Both films are undeniably visually astounding, especially so in their intended cinema environments. Kubrick and Nolan both expertly manage to portray the infinite scale of our universe in such a way as to make it appear both unimaginably beautiful and terrifying all in one. On their most basic level, both films are concerned with humanity’s attempts to find and understand our place within the vastness. However, when put side-by-side, what I think is most intriguing is how both films manage to look into this vastness and see two strikingly different things, drawing conclusions I feel may have a lot to say about their respective times.

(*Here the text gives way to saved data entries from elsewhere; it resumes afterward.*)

===== src/shared/sil_pkg.sv =====
// Shared constants for the status indicator logic
package sil_pkg;
  // Register port
  localparam int          ADDR_W        = 8;
  localparam int          DATA_W        = 32;
  localparam logic [7:0]  ADDR_CTRL     = 8'h00;
  localparam logic [7:0]  ADDR_STATUS   = 8'h04;
  localparam logic [31:0] CTRL_RESET    = 32'h0000_0000;
  localparam int          CTRL_REDUCED  = 0;
  localparam int          CTRL_MUTE     = 1;
  // Status word field positions
  localparam int          ST_OUTPUT_N   = 0;
  localparam int          ST_SETPOINT_N = 1;
  localparam int          ST_ARC_N      = 2;
  localparam int          ST_LIFE_N     = 3;
  localparam int          ST_CODE_A     = 4;
  localparam int          ST_CODE_B     = 5;
  localparam int          ST_ALARM      = 6;
  localparam int          ST_SHUTDOWN   = 7;
  localparam int          ST_LED_LSB    = 8;
  // Status indicator LED positions
  localparam int          NUM_LEDS      = 10;
  localparam int          LED_ARC       = 0;
  localparam int          LED_RAMP      = 1;
  localparam int          LED_SETPOINT  = 2;
  localparam int          LED_DISCHARGE_PRESENT_LED    = 3;
  localparam int          LED_OUTPUT    = 4;
  localparam int          LED_LIFE      = 5;
  localparam int          LED_MISC_LSB  = 6;
  localparam int          NUM_MISC      = 4;
  localparam int          LED_AUX       = 9;
  // Target counters and current measurement
  localparam int          NUM_TARGETS   = 3;
  localparam int          CUR_W         = 16;
  localparam int          DISCHARGE_PRESENT_LED_SHIFT  = 10;
  // Blink timing
  localparam int          CLK_MHZ       = 250;
  localparam int          BLINK_HALF_MS = 250;
  localparam int          BLINK_HALF_CYC = BLINK_HALF_MS * CLK_MHZ * 1000;
endpackage


===== src/rtl/sil_status.sv =====
// Status line and status LED decoding for the supply's user connector
`timescale 1ns/10ps
`default_nettype none
module sil_status #(
  parameter int BLINK_HALF = sil_pkg::BLINK_HALF_CYC
) (
  // Clock and reset
  input  wire logic                        i_mclk,
  input  wire logic                        i_rst_b,
  // Register port
  input  wire logic [sil_pkg::ADDR_W-1:0]  i_addr,
  input  wire logic [sil_pkg::DATA_W-1:0]  i_wdata,
  input  wire logic                        i_wr,
  input  wire logic                        i_rd,
  output logic      [sil_pkg::DATA_W-1:0]  o_rdata,
  // Supply state
  input  wire logic                        i_contactor_closed,
  input  wire logic                        i_output_on,
  input  wire logic                        i_at_setpoint,
  input  wire logic                        i_overcurrent,
  input  wire logic                        i_ramping,
  input  wire logic                        i_ramp_paused,
  input  wire logic [sil_pkg::CUR_W-1:0]   i_out_current,
  input  wire logic [sil_pkg::CUR_W-1:0]   i_max_current,
  input  wire logic [1:0]                  i_target_sel,
  input  wire logic [sil_pkg::NUM_TARGETS-1:0] i_life_expired,
  input  wire logic [sil_pkg::NUM_MISC-1:0] i_misc_led_on,
  input  wire logic [sil_pkg::NUM_MISC-1:0] i_misc_led_flash,
  // User connector status lines
  output logic                             o_output_on_n,
  output logic                             o_setpoint_n,
  output logic                             o_arc_n,
  output logic                             o_target_life_expired_n,
  output logic                             o_target_select_code_a,
  output logic                             o_target_select_code_b,
  // Panel indicators and arc handling
  output logic      [sil_pkg::NUM_LEDS-1:0] o_status_led,
  output logic                             o_alarm,
  output logic                             o_arc_shutdown
);
  import sil_pkg::*;

  typedef struct packed {
    logic [DATA_W-1:0]   rdata;
    logic [DATA_W-1:0]   ctrl;
    logic                arc_seen;
    logic                output_on_n;
    logic                setpoint_n;
    logic                arc_n;
    logic                life_n;
    logic                code_a;
    logic                code_b;
    logic [NUM_LEDS-1:0] led;
    logic                alarm;
    logic                shutdown;
  } sil_state_s;

  sil_state_s          st;
  sil_state_s          next_st;
  logic                blink_tick;
  logic                blink_phase;
  logic                powered;
  logic                discharge_present_led;
  logic                sp_lit;
  logic                sp_flash;
  logic                life_sel;
  logic [CUR_W-1:0]    discharge_present_led_floor;
  logic [NUM_LEDS-1:0] led_on;
  logic [NUM_LEDS-1:0] led_flash;
  logic [NUM_LEDS-1:0] led_mix;
  logic [DATA_W-1:0]   status_word;

  // Single prescaler so every flashing indicator shares one phase
  sil_blink #(
    .HALF_CYC (BLINK_HALF)
  ) u_blink (
    .i_mclk        (i_mclk),
    .i_rst_b       (i_rst_b),
    .o_blink_tick  (blink_tick),
    .o_blink_phase (blink_phase)
  );

  // Output switched on with the contactor closed
  assign powered = i_contactor_closed & i_output_on;

  // Threshold is max current over 1024; strictly greater than it
  assign discharge_present_led_floor = i_max_current >> DISCHARGE_PRESENT_LED_SHIFT;
  assign discharge_present_led       = i_output_on & (i_out_current > discharge_present_led_floor);

  // Setpoint LED states, both gated by the discharge_present_led indication
  assign sp_lit   = discharge_present_led & i_output_on & i_at_setpoint;
  assign sp_flash = discharge_present_led & i_output_on & ~i_at_setpoint;

  // Unused select code reads as no counter expired
  always_comb begin
    life_sel = 1'b0;
    if (i_target_sel < 2'(NUM_TARGETS)) begin
      life_sel = i_life_expired[i_target_sel];
    end
  end

  // Steady and flashing requests for each status LED
  always_comb begin
    led_on    = '0;
    led_flash = '0;
    led_on[LED_ARC]      = next_st.arc_seen;
    led_on[LED_RAMP]     = i_ramping & ~i_ramp_paused & ~i_at_setpoint;
    led_flash[LED_RAMP]  = i_ramp_paused & ~i_at_setpoint;
    led_on[LED_SETPOINT] = sp_lit;
    led_flash[LED_SETPOINT] = sp_flash;
    led_on[LED_DISCHARGE_PRESENT_LED]   = discharge_present_led;
    led_on[LED_OUTPUT]   = i_output_on;
    led_flash[LED_LIFE]  = life_sel;
    led_on[LED_MISC_LSB +: NUM_MISC]    = i_misc_led_on;
    led_flash[LED_MISC_LSB +: NUM_MISC] = i_misc_led_flash;
  end

  // Mix steady and flash per LED; reduced build drops the auxiliary one
  for (genvar i = 0; i < NUM_LEDS; i++) begin : g_led
    if (i == LED_AUX) begin : g_aux
      assign led_mix[i] = ~st.ctrl[CTRL_REDUCED] &
                          (led_on[i] | (led_flash[i] & blink_phase));
    end else begin : g_std
      assign led_mix[i] = led_on[i] | (led_flash[i] & blink_phase);
    end
  end

  // Read-back image of the lines and LEDs
  always_comb begin
    status_word                = '0;
    status_word[ST_OUTPUT_N]   = st.output_on_n;
    status_word[ST_SETPOINT_N] = st.setpoint_n;
    status_word[ST_ARC_N]      = st.arc_n;
    status_word[ST_LIFE_N]     = st.life_n;
    status_word[ST_CODE_A]     = st.code_a;
    status_word[ST_CODE_B]     = st.code_b;
    status_word[ST_ALARM]      = st.alarm;
    status_word[ST_SHUTDOWN]   = st.shutdown;
    status_word[ST_LED_LSB +: NUM_LEDS] = st.led;
  end

  // Next state: register port, arc latch and line drivers
  always_comb begin
    next_st       = st;
    next_st.rdata = '0;
    if (i_wr && (i_addr == ADDR_CTRL)) begin
      next_st.ctrl = '0;
      next_st.ctrl[CTRL_REDUCED] = i_wdata[CTRL_REDUCED];
      next_st.ctrl[CTRL_MUTE]    = i_wdata[CTRL_MUTE];
    end
    if (i_rd) begin
      case (i_addr)
        ADDR_CTRL:   next_st.rdata = st.ctrl;
        ADDR_STATUS: next_st.rdata = status_word;
        default:     next_st.rdata = '0;
      endcase
    end
    // Arc stays latched until output goes off; a new trip wins
    if (i_overcurrent) begin
      next_st.arc_seen = 1'b1;
    end else if (!i_output_on) begin
      next_st.arc_seen = 1'b0;
    end
    next_st.shutdown    = next_st.arc_seen;
    // Overbar lines are driven low for true
    next_st.output_on_n = ~powered;
    next_st.setpoint_n  = ~(i_output_on & i_at_setpoint);
    next_st.arc_n       = ~next_st.arc_seen;
    next_st.life_n      = ~life_sel;
    next_st.code_a      = i_target_sel[0];
    next_st.code_b      = i_target_sel[1];
    next_st.led         = led_mix;
    // Alarm beeps in step with the flashing LEDs; mute silences it
    next_st.alarm = ~st.ctrl[CTRL_MUTE] & blink_phase &
                    (next_st.arc_seen | sp_flash | life_sel);
  end

  // State register; reset gives all lines inactive and LEDs dark
  always_ff @(posedge i_mclk) begin
    if (!i_rst_b) begin
      st             <= '0;
      st.ctrl        <= CTRL_RESET;
      st.output_on_n <= 1'b1;
      st.setpoint_n  <= 1'b1;
      st.arc_n       <= 1'b1;
      st.life_n      <= 1'b1;
    end else begin
      st <= next_st;
    end
  end

  // Outputs straight from the state register
  assign o_rdata                 = st.rdata;
  assign o_output_on_n           = st.output_on_n;
  assign o_setpoint_n            = st.setpoint_n;
  assign o_arc_n                 = st.arc_n;
  assign o_target_life_expired_n = st.life_n;
  assign o_target_select_code_a  = st.code_a;
  assign o_target_select_code_b  = st.code_b;
  assign o_status_led            = st.led;
  assign o_alarm                 = st.alarm;
  assign o_arc_shutdown          = st.shutdown;
endmodule
`default_nettype wire


===== src/rtl/sil_blink.sv =====
// Shared blink prescaler producing one in-phase flash level
`timescale 1ns/10ps
`default_nettype none
module sil_blink #(
  parameter int HALF_CYC = sil_pkg::BLINK_HALF_CYC
) (
  // Clock and reset
  input  wire logic i_mclk,
  input  wire logic i_rst_b,
  // Blink outputs
  output logic      o_blink_tick,
  output logic      o_blink_phase
);
  import sil_pkg::*;

  localparam int CNT_W = (HALF_CYC > 1) ? $clog2(HALF_CYC) : 1;
  localparam logic [CNT_W-1:0] LAST = CNT_W'(HALF_CYC - 1);

  typedef struct packed {
    logic [CNT_W-1:0] cnt;
    logic             tick;
    logic             phase;
  } sil_blink_s;

  sil_blink_s st;
  sil_blink_s next_st;

  // Count one half period, then toggle; tick marks each toggle
  always_comb begin
    next_st      = st;
    next_st.tick = 1'b0;
    if (st.cnt == LAST) begin
      next_st.cnt   = '0;
      next_st.tick  = 1'b1;
      next_st.phase = ~st.phase;
    end else begin
      next_st.cnt = st.cnt + CNT_W'(1);
    end
  end

  always_ff @(posedge i_mclk) begin
    if (!i_rst_b) begin
      st <= '0;
    end else begin
      st <= next_st;
    end
  end

  assign o_blink_tick  = st.tick;
  assign o_blink_phase = st.phase;
endmodule
`default_nettype wire


===== config.mk =====
export PLATFORM = sky130hd
export DESIGN_NAME = sil_status
export DESIGN_NICKNAME = d
export VERILOG_FILES = /design/src/shared/sil_pkg.sv /design/src/rtl/sil_status.sv /design/src/rtl/sil_blink.sv
export SDC_FILE = /design/constraint.sdc
export NUM_CORES = 1
export LEC_CHECK = 0
export BUFFER_PORTS_ARGS = -buffer_cell sky130_fd_sc_hd__buf_2
export CAP_MARGIN = 20
export CELL_PAD_IN_SITES_DETAIL_PLACEMENT = 1
export CELL_PAD_IN_SITES_GLOBAL_PLACEMENT = 2
export CORE_MARGIN = 2
export CORE_UTILIZATION = 25
export DETAILED_ROUTE_END_ITERATION = 6
export GPL_ROUTABILITY_DRIVEN = 0
export PLACE_DENSITY = 0.79
export SYNTH_ARGS = -nofsm -noshare
export SYNTH_HDL_FRONTEND = slang
export SYNTH_SLANG_ARGS = --single-unit

===== constraint.sdc =====
create_clock -name i_mclk -period 2.5 [get_ports i_mclk]
set_input_delay 0 -clock i_mclk [delete_from_list [all_inputs] [get_ports i_mclk]]
set_output_delay 0 -clock i_mclk [all_outputs]
set_load 0.01 [all_outputs]

==> impl_metrics.yaml <==
outcome:
  status: "complete, no violations"
routing:
  ant_nets: 0
  firstDrtPassIters: 4
  vias: 2257
  wl_per_cell_microns: 12.4
  vias_per_cell: 4.15
  drc: 0
  drt_iter0_drc: 32
  drt_wl_total_mm: 6.73
logic_synthesis:
  synth_ff_type: "dfxtp_1"
  yosysMostFrequentCell: "dfxtp_1"
  synth_area_leaders: "dfxtp_1, buf_4, nor2_1"
  synth.largest_area_cell: "dfxtp_1"
  synth_warnings: 0
  synthTopCellsByCount: "dfxtp_1, nor2_1, buf_4"
  synth_top_area_share_pct: 45.2
  synthArstFlopShare_pct: 0
  yosysSeqAreaShare_pct: 45.2
  synth-edff-count: 0
  syn_area_per_cell_sq_um: 9.03
  netlist_instances: 309
  ys_ff_latch: 63
  synth.distinct_cells: 33
  netlist_area_sq_mm: 0.00279
sta:
  period_minus_slack_ns: 2.11
  hold_violations: 0
  tns_ns: 0
  finalCritPeriodShare_pct: 84.4
  skew_ns: 0.00556
  final-max-slew-violation-count: 0
  rsz0062_at_grt: "no"
  fmax_ghz: 0.474
  finalSetupViolCount: 0
cells_and_area:
  num_antenna_cells: 0
  area_growth_pct: 28.2
  drive_gt1_share_pct: 27.7
  final_nets: 501
  utilization_pct: 32.9
floorplan:
  core-area_sq_mm: 0.0109
  die_area_sq_mm: 0.0120
  die_y_microns: 110
  boundaryPins: 145
  rows: 38
  floorplan.initialDensity_pct: 25.6
  die_w_microns: 110
setup_path:
  slowest_stage: "or4_1"
  path_delay_family: "simple AND/OR/NAND/NOR gates"
  end_kind: "register"
  start_kind: "register"
  cp.arrival_ns: 2.34
  rrSetupSlack_ns: 0.39
  path_max_fanout: 26
  max_stage_delay_ns: 0.55
  worst-setup-path-type: "reg2reg"
  cp_cell_sequence: "ha_1, nand4_1, or4_1, nor4_2, nand2b_1, buf_12, nor2_1"
  required_ns: 2.73
  worst-path-buf-inv: 1
clock_tree:
  cts-resized-gates: 0
  htreeDepth: 3
  worstSkewPairLatency_ns: 0.34
  cts_setup_buffers: 0
  root_buffer: "clkbuf_8"
  cts_tree: "built"
  cts.clk_slew.worst_paths_ns: 0.08
  cts_sinks: 63
  numCtsBuffers: 9
  clk_path_buf_depth: 2
global_routing:
  antenna_found_initial: 0
  first_global_vias: 2361
  grt_max_degree: 27
  grt_first_pass_wirelength_mm: 11.0
  grt_overflow: 0
  track_usage_pct: 11.9
placed_design:
  dpl.hpwl_mm: 4.97
  port_buffers: 90
flow_run:
  drv_cap: 0
pwr:
  powerDensity_mw_per_mm2: 613
  fin_total_pwr_w: 0.00219
  leakage_nw: 1.61
  ir_drop_v: 0.000244
hold_path:
  hold_path.class: "in2reg"
stage by stage:
step / cells / cell area [sq um] / hold slack [ns] / setup slack, ns
2_1_floorplan: 322 / 2840 / 0.0619 / 0.569
3_3_place_gp: 508 / 3150 / 0.164 / 0.381
3_5_place_dp: 508 / 3150 / 0.173 / 0.348
4_1_cts: 544 / 3580 / 0.0175 / 0.337
5_1_grt: 544 / 3580 / 0.0412 / 0.181
6_report: 544 / 3580 / 0.0198 / 0.389
area by class of cell:
cell class / count / area, sq um
fill: 1306 / 7310
sequential: 63 / 1260
multi-input combinational: 197 / 1170
timing repair buffer: 114 / 693
tap: 140 / 175
clock buffer: 9 / 124
clock inverter: 7 / 103
inverter: 14 / 52.6
final timing paths:
| kind | end | cells after the start | start |
|---|---|---|---|
| worst max-delay path | u_blink.st[10]$_SDFF_PP0_ | 7 | u_blink.st[2]$_SDFF_PP0_ |
| worst max register to register | u_blink.st[10]$_SDFF_PP0_ | 7 | u_blink.st[2]$_SDFF_PP0_ |
| worst min register to register | o_rdata[16]$_SDFF_PN0_ | 1 | o_status_led[8]$_SDFF_PN0_ |
| worst min-delay path | o_status_led[1]$_SDFF_PN0_ | 3 | i_ramp_paused |
logic make-up after synthesis:
| group | Yosys count | share of synthesized area, % |
|---|---|---|
| DFF | 63 | 45.2 |
| muxes | 6 | 2.15 |
| and+or+nand+nor | 132 | 24.1 |
| other | 1 | 0.134 |
| AOI/OAI and AO/OA | 13 | 2.82 |
| xor gates and xnor gates | 25 | 7.84 |
| adders and majority gates | 7 | 3.14 |
| buffers and inverters | 62 | 14.7 |
where the power goes:
part	internal [W]	switching [W]	total, W
clock network	0.000573	0.000425	0.000998
registers	0.00102	0.0000104	0.00103
logic	0.0000862	0.0000794	0.000166
total	0.00168	0.000514	0.00219
timing repair:
action / 4_1_cts / 5_1_grt
endpoints found under the setup margin: 0 / 0
endpoints found under the hold margin: 19 / 0
hold buffers: 20 / 0
cells in the final DEF (no fill, tap or decap), drive strengths merged, types with 12 or more instances in the layout:
| cell | n |
|---|---|
| and2 | 18 |
| nand2 | 16 |
| nor2 | 45 |
| nand3 | 12 |
| xor2 | 12 |
| buf | 94 |
| inv | 17 |
| xnor2 | 13 |
| conb | 14 |
| dlygate4sd3 | 20 |
| dfxtp | 63 |
layer usage:
layer / vias to the layer above / track usage [%] / part of all wire [%]
li1: 1134 / - / -
met4: 0 / 6.42 / 2.8
met5: - / 0 / 0
met2: 66 / 22.4 / 51
met1: 1041 / 12.7 / 42
met3: 16 / 1.84 / 4.3
sequential cells by signal, summed over array words and instances, names as in the netlist:
register	flops
o_arc_n	1
o_target_select_code_b	1
o_target_select_code_a	1
o_rdata	17
o_target_life_expired_n	1
st	2
o_output_on_n	1
u_blink.o_blink_phase	1
o_alarm	1
u_blink.st	26
o_setpoint_n	1
o_status_led	10
worst reg2reg max path, cell delays in order, from the launching register on:
cell	delay (ns)
dfxtp_1	0.38
ha_1	0.23
nand4_1	0.19
or4_1	0.55
nor4_2	0.22
nand2b_1	0.20
buf_12	0.18
nor2_1	0.07
Power figures use the tool's default switching activity.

Technology is an excellent example of where this becomes very noticeable. Everyone is familiar with 2001’s maniacal supercomputer, HAL 9000, a ‘character’ representing an inherent fear of what the greatest of mankind’s technical achievements can create. Bestowed with such high level of intelligence, HAL seemingly develops a ‘human error’, a primal fear of being decommissioned. Nolan, by contrast, is far less concerned by the actual technology involved in his intergalactic voyaging, choosing instead to place his focus on exploring the devastating fundamental impacts of time on human relationships.
Kubrick and Nolan both portray the infinite universe as terrifying and beautiful at once
It certainly seems that over the past half-century the popular imagination of where technological advancement will take us has become far less a narrative of fear. Instead, technology today is an innocent, and entertaining bystander, as brilliantly shown through Matthew McConaughey’s computer-based companion, ‘TARS’, a machine with a noticeable physical resemblance to 2001’s ominous black monoliths. As a ship-board computer TARS is loveable and equally responsible of near 90% of all the comic moments in Interstellar, a stark contrast with the sinister, silent monoliths, or scheming HAL that all represent a techno-skepticism we have now largely left behind.
Equally, religion is an element very much contrasting in both films. Kubrick himself referred to 2001 as a search for God on a fundamental level, which would in turn assume a ‘messiah figure’ status for the iconic ‘star-child’ that closes the film, representing a necessary re-birth for humanity. Interstellar tackles similar issues, though with the impression that a God is absent or failing, and mankind must find its own way through to darkness. The message that we are our own destruction is very prevalent in both films, though I do find Interstellar to be far more driven by a belief in science as the key to understanding, and a dismissal of concepts of fate as a resolution to this destruction. As when acts of fate occur they can always be deciphered, understood and manipulated in scientific terms.
Next time you have 6 hours to spare, I’d recommend having a 2001 and Interstellar movie marathon of your own. The fundamentals of the awesome space film are steadfast 50 years on, however, humanity certainly appears to have far greater trust in its own design in the twenty-first century.